**Task description:**
Only the lines from the one that contains "AND/OR/NAND/NOR: 317 / 0.120" through the last line of the records should appear, each printed exactly as it is.

- Opening Delimiter -

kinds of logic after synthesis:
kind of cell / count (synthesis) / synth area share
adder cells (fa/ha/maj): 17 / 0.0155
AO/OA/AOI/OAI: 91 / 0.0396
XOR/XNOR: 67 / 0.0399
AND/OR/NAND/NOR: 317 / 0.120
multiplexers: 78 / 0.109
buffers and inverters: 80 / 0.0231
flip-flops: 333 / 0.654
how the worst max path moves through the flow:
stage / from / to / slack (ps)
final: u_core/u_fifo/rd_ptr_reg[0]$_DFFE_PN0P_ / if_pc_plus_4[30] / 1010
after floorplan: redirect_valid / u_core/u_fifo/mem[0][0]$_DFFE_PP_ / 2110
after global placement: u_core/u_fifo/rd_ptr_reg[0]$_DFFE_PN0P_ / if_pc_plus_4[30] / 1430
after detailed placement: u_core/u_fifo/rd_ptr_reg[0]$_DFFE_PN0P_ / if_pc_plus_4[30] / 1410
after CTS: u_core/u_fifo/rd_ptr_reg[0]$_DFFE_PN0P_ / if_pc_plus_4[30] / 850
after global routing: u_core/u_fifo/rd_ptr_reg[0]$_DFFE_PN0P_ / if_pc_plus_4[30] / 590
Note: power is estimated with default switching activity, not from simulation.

- Closing Delimiter -

**Problem solution:**
AND/OR/NAND/NOR: 317 / 0.120
multiplexers: 78 / 0.109
buffers and inverters: 80 / 0.0231
flip-flops: 333 / 0.654
how the worst max path moves through the flow:
stage / from / to / slack (ps)
final: u_core/u_fifo/rd_ptr_reg[0]$_DFFE_PN0P_ / if_pc_plus_4[30] / 1010
after floorplan: redirect_valid / u_core/u_fifo/mem[0][0]$_DFFE_PP_ / 2110
after global placement: u_core/u_fifo/rd_ptr_reg[0]$_DFFE_PN0P_ / if_pc_plus_4[30] / 1430
after detailed placement: u_core/u_fifo/rd_ptr_reg[0]$_DFFE_PN0P_ / if_pc_plus_4[30] / 1410
after CTS: u_core/u_fifo/rd_ptr_reg[0]$_DFFE_PN0P_ / if_pc_plus_4[30] / 850
after global routing: u_core/u_fifo/rd_ptr_reg[0]$_DFFE_PN0P_ / if_pc_plus_4[30] / 590
Note: power is estimated with default switching activity, not from simulation.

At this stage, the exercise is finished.